Many organizations have implemented the practice of “Cloud FinOps” to manage and reduce their cloud costs. This includes the costs of cloud data warehouses. Reporting to finance and sitting within operations, these teams are tasked with keeping cloud spending costs under control. Initially, many have good results. Identifying the low-hanging fruit can result in 30% cost reduction, according to Forrester Research. Post migration cloud data warehouse costs are easy to identify and reduce. Temp files sitting around. Copies of instances. Wrong-sized dev environments. Some shutdown actions are easy by identifying old or ownerless cloud instances. Those are zero-conflict situations. But recent instances with valid owners are not so easy to shut down. And right-size actions are always met with some resistance. Why? Conflict. Each of those scenarios is based on you asking people to change and give-up something. The next level of cloud data warehouse efficiency is more difficult to realize.
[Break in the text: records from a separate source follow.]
`src/design/cpu_params.svh`:
```
`ifndef CPU_PARAMS_SVH
`define CPU_PARAMS_SVH

// Data path and instruction width
`define WORD_W 16

// Unified program and data memory
`define MEM_DEPTH 256
`define ADDR_W 8

// General purpose registers
`define REG_COUNT 8
`define REG_ADDR_W 3

// Cycles per instruction, fetch through writeback
`define PHASE_COUNT 5

`endif

```
`src/design/cpuPkg.sv`:
```
`include "cpu_params.svh"

package cpuPkg;

   typedef enum logic [2:0] {
      PH_IDLE,
      PH_FETCH,
      PH_DECODE,
      PH_EXEC,
      PH_MEM,
      PH_WB
   } phase_t;

   // Values follow the compute opcode field, HLT goes through the halt bit
   typedef enum logic [3:0] {
      OP_ADD  = 4'b0000,
      OP_SUB  = 4'b0001,
      OP_AND  = 4'b0010,
      OP_OR   = 4'b0011,
      OP_XOR  = 4'b0100,
      OP_CMP  = 4'b0101,
      OP_MOV  = 4'b0110,
      OP_SLL  = 4'b1000,
      OP_SLR  = 4'b1001, // Rotate left
      OP_SRL  = 4'b1010,
      OP_SRA  = 4'b1011,
      OP_IN   = 4'b1100,
      OP_OUT  = 4'b1101,
      OP_NONE = 4'b1111  // Not a compute op, ALU adds a and b
   } aluOp_t;

   typedef enum logic [2:0] {
      BR_NONE,
      BR_ALWAYS,
      BR_EQ,
      BR_LT,
      BR_LE,
      BR_NE
   } branch_t;

   typedef struct packed {
      logic s;
      logic z;
      logic c;
      logic v;
   } flags_t;

   typedef struct packed {
      logic regWrite;
      logic memWrite;
      logic outStrobe;
      logic halt;
      logic aSel;     // A operand from register, else zero for LI
      logic bSel;     // B operand from immediate, else register
      logic inputSel; // inData into the register file
      logic addrSel;  // Data address from the ALU
      logic loadSel;  // Memory data into the register file
      aluOp_t aluOp;
      branch_t branch;
      logic [`REG_ADDR_W-1:0] srcReg;
      logic [`REG_ADDR_W-1:0] dstReg;
      logic [`WORD_W-1:0] imm;
   } ctrlWord_t;

   typedef struct packed {
      logic we;
      logic [`ADDR_W-1:0] addr;
      logic [`WORD_W-1:0] data;
   } loadPort_t;

endpackage

```
`src/design/unifiedMemory.sv`:
```
`timescale 1ns/1ps
`include "cpu_params.svh"

module unifiedMemory (
   input  logic CLOCK,
   input  cpuPkg::phase_t phase,
   input  cpuPkg::loadPort_t progLoad,
   input  logic [`ADDR_W-1:0] addr,
   input  logic writeEn,
   input  logic [`WORD_W-1:0] writeData,
   output logic [`WORD_W-1:0] readData
);

   logic [`WORD_W-1:0] mem [`MEM_DEPTH];

   assign readData = mem[addr];

   // Loader owns the array only while the core is idle
   always_ff @(posedge CLOCK) begin
      if (phase == cpuPkg::PH_IDLE) begin
         if (progLoad.we)
            mem[progLoad.addr] <= progLoad.data;
      end
      else if (phase == cpuPkg::PH_MEM && writeEn)
         mem[addr] <= writeData;
   end

endmodule

```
When it comes to FinOps, data-centric clouds are more challenging than other types of cloud instances. Cloud data warehouses are the prime culprits. Why? People hoard data. They may not use it, but they think it’s valuable. So they hold onto it for as long as they can. A copy of data might have a few manual modifications made for one analytic use case. That’s all the justification a data hoarder needs to claim they still need that file. Who’s to say what’s valid and what’s redundant?
That’s where data-centric FinOps comes in. Managing cloud data warehouse costs comes down to striking a balance between the needs of business users and data owners vs. financial objectives. There are three essential characteristics of a cloud data warehouse FinOps team that produce ongoing efficiencies.
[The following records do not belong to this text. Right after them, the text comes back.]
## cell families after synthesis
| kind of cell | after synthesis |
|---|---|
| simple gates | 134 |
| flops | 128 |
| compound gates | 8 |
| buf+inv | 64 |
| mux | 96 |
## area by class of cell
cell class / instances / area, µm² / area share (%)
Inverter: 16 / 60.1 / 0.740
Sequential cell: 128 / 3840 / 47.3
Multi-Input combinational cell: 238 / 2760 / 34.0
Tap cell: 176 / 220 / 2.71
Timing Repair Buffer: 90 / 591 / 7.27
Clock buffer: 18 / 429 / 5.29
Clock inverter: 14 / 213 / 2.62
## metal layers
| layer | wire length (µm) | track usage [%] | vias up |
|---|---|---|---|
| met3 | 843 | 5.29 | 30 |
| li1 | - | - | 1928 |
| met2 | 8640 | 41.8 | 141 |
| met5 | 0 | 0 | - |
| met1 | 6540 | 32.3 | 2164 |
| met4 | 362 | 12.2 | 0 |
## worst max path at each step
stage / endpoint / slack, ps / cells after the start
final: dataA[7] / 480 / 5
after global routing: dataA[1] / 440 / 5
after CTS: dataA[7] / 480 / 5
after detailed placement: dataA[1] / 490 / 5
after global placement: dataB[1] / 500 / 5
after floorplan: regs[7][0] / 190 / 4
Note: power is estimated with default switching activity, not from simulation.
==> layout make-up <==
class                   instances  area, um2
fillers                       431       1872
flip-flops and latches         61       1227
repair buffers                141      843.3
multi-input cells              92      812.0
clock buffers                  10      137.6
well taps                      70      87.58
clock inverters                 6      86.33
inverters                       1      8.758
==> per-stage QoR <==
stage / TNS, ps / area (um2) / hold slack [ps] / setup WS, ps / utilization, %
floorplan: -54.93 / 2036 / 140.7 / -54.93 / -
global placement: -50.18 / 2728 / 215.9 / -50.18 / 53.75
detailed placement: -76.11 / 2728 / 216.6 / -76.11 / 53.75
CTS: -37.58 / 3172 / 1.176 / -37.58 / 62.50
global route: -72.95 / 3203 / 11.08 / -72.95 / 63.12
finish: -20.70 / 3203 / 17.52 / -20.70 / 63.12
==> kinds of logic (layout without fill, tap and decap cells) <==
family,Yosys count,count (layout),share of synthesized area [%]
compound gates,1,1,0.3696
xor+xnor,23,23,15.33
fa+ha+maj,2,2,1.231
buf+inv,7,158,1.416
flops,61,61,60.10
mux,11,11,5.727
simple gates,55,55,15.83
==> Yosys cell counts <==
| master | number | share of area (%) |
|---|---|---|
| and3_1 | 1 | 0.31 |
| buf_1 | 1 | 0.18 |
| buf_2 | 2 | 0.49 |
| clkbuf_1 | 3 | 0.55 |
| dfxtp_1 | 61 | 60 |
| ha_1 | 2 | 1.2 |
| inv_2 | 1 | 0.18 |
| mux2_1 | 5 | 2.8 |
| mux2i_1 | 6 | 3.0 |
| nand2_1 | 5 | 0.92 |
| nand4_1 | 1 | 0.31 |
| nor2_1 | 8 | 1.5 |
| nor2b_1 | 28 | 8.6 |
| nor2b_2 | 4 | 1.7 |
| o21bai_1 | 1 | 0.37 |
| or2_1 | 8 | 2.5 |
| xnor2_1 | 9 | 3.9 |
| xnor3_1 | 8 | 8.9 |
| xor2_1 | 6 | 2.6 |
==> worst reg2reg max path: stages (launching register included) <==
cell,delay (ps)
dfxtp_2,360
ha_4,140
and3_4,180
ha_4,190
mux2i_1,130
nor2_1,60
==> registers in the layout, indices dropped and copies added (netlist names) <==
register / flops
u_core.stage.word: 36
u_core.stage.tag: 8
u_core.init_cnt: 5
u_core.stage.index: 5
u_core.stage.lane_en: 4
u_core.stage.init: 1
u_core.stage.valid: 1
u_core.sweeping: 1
$ cat config.mk
export PLATFORM = sky130hd
export DESIGN_NAME = read_merge
export DESIGN_NICKNAME = d
export VERILOG_FILES = /design/src/logic/cache_word_pkg.sv /design/src/logic/cache_geom_pkg.sv /design/src/logic/read_merge.sv
export SDC_FILE = /design/constraint.sdc
export NUM_CORES = 1
export LEC_CHECK = 0
export BUFFER_PORTS_ARGS = -buffer_cell sky130_fd_sc_hd__buf_2
export CELL_PAD_IN_SITES_DETAIL_PLACEMENT = 1
export CELL_PAD_IN_SITES_GLOBAL_PLACEMENT = 2
export CORE_ASPECT_RATIO = 2
export CORE_MARGIN = 5
export CORE_UTILIZATION = 13
export DETAILED_ROUTE_END_ITERATION = 8
export PLACE_DENSITY_LB_ADDON = 0.12
export SLEW_MARGIN = 20
export SYNTH_ARGS = -nofsm -noshare
export SYNTH_HDL_FRONTEND = slang
export SYNTH_SLANG_ARGS = --single-unit
$ cat constraint.sdc
create_clock -name vclk -period 3.8
set_input_delay 0.57 -clock vclk [all_inputs]
set_output_delay 0.57 -clock vclk [all_outputs]
set_load 0.05 [all_outputs]
$ cat src/logic/cache_word_pkg.sv
// stored word format
`default_nettype none

package cache_word_pkg;

  localparam int num_lanes = 4;
  localparam int lane_width = 9;              // byte plus parity
  localparam int data_width = 32;

  // even parity bit above its byte
  typedef struct packed {
    logic par;
    logic [lane_width-2:0] data;
  } lane_t;

  // same 36 bits seen flat by the ram, per lane by parity logic
  typedef union packed {
    logic [num_lanes*lane_width-1:0] flat;
    lane_t [num_lanes-1:0] lanes;
  } stored_word_u;

  typedef logic [num_lanes-1:0] lane_vec_t;

endpackage

`default_nettype wire

$ cat src/logic/cache_geom_pkg.sv
// cache geometry constants
`default_nettype none

package cache_geom_pkg;

  localparam int num_ways = 4;
  localparam int num_sets = 32;

  localparam int index_width = 5;
  localparam int tag_width = 8;

  // tag sits above the set index
  localparam int addr_width = tag_width + index_width;

  typedef logic [num_ways-1:0] way_vec_t;     // one bit per way
  typedef logic [index_width-1:0] index_t;
  typedef logic [tag_width-1:0] tag_t;

endpackage

`default_nettype wire
$ cat src/logic/read_merge.sv
// read merge and parity check
`default_nettype none

module read_merge (
  input  cache_geom_pkg::way_vec_t hit_a,
  input  cache_geom_pkg::way_vec_t hit_b,
  input  cache_word_pkg::stored_word_u way_data_a [cache_geom_pkg::num_ways],
  input  cache_word_pkg::stored_word_u way_data_b [cache_geom_pkg::num_ways],
  output logic [cache_word_pkg::data_width-1:0] read_a_data,
  output logic [cache_word_pkg::data_width-1:0] read_b_data,
  output logic read_a_err,
  output logic read_b_err
);
  import cache_geom_pkg::*;
  import cache_word_pkg::*;

  localparam int byte_width = data_width / num_lanes;

  stored_word_u merged_a;
  stored_word_u merged_b;

  // or of the hitting ways, zero on a miss
  function automatic stored_word_u merge_ways(input way_vec_t hit,
                                              input stored_word_u words [num_ways]);
    stored_word_u acc;
    acc = '0;
    for (int w = 0; w < num_ways; w++) begin
      if (hit[w])
        acc.flat = acc.flat | words[w].flat;
    end
    return acc;
  endfunction

  function automatic logic [data_width-1:0] strip_par(input stored_word_u word);
    logic [data_width-1:0] d;
    for (int i = 0; i < num_lanes; i++)
      d[i*byte_width +: byte_width] = word.lanes[i].data;
    return d;
  endfunction

  function automatic logic lane_err(input stored_word_u word);
    lane_vec_t odd;
    for (int i = 0; i < num_lanes; i++)
      odd[i] = ^word.lanes[i];    // even parity expected
    return |odd;
  endfunction

  assign merged_a = merge_ways(hit_a, way_data_a);
  assign merged_b = merge_ways(hit_b, way_data_b);

  assign read_a_data = strip_par(merged_a);
  assign read_b_data = strip_par(merged_b);
  assign read_a_err = lane_err(merged_a);
  assign read_b_err = lane_err(merged_b);

endmodule

`default_nettype wire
1 – Holistic Understanding of Data, Analytics and Business Functions
The cloud dw FinOps team needs to understand data. Specifically, where it comes from and what its intended uses are. You have to be a data-person to manage data requests. Expertise in cloud data warehouses, usage of data warehouses and marts, temporary files, ad-hoc sandboxes, data lineage and processing, and temporal right-sizing for various environments (production, dev, QA). Temporal right-sizing requires expertise in data patterns. Data surges. Inquiry spikes. Is that a run-away query or a valid one-off analysis? When should it be performed? The data expertise required for cost reduction is multi-faceted.
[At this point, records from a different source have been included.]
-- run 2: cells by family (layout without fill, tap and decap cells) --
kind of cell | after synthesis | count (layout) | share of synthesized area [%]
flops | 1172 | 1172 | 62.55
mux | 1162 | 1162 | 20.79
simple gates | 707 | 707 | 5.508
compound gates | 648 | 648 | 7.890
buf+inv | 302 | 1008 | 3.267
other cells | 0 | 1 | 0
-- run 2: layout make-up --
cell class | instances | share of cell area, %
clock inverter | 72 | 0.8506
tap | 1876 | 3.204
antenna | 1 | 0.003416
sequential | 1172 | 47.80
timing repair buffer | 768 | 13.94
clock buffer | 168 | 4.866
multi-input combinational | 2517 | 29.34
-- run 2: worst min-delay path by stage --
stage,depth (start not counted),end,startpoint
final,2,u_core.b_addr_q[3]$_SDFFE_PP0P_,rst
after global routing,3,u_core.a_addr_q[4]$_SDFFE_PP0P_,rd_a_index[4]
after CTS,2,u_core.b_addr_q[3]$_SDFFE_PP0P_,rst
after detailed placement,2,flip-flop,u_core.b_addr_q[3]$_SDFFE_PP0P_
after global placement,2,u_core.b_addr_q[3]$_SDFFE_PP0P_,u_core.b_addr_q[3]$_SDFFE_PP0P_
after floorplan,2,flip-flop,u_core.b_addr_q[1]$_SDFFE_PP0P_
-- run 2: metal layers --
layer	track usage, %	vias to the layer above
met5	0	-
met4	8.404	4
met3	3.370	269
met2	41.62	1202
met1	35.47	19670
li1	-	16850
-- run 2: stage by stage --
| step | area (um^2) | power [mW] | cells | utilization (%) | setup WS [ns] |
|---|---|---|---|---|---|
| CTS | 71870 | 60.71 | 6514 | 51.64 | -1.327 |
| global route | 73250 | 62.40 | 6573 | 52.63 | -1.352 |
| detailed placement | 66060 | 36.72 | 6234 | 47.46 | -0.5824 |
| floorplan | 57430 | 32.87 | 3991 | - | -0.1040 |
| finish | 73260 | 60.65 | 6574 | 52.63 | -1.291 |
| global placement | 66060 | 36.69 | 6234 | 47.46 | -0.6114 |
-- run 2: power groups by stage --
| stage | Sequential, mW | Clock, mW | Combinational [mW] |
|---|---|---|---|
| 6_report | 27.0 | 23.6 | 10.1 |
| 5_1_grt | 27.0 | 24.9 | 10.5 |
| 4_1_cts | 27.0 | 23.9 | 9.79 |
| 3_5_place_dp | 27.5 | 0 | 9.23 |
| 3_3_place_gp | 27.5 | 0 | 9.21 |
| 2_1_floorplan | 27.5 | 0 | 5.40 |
The team also needs expertise in analytics to determine how much data is required to build and operate advanced analytic and AI models, and for how long that data is needed. And of course, that same team needs expertise in business functions. What are data and analytics used for? What’s driving the request and how long will it be needed? Are business users reading reports and benefiting from the analysis? Ultimately this team needs to make a business judgment between the potential benefit of the data usage and its cost.
2 – Neutrality
The data team needs to be neutral for many reasons. The first is quite obvious – to make good decisions from a balanced perspective. The second is less obvious, but more important. Buy-in. If the decision-making is perceived by data owners and users to be tough-but-fair, then it is much more likely that they will abide by the decision. You can’t have finance alone dictating costs and constantly asking for reductions without data and business context. You can’t have data-leaders prioritizing requests as they too-often will favor data usage vs. cost reduction. You need neutrality as well as the strong perception of neutrality in order to have an effective cloud data warehouse FinOps program.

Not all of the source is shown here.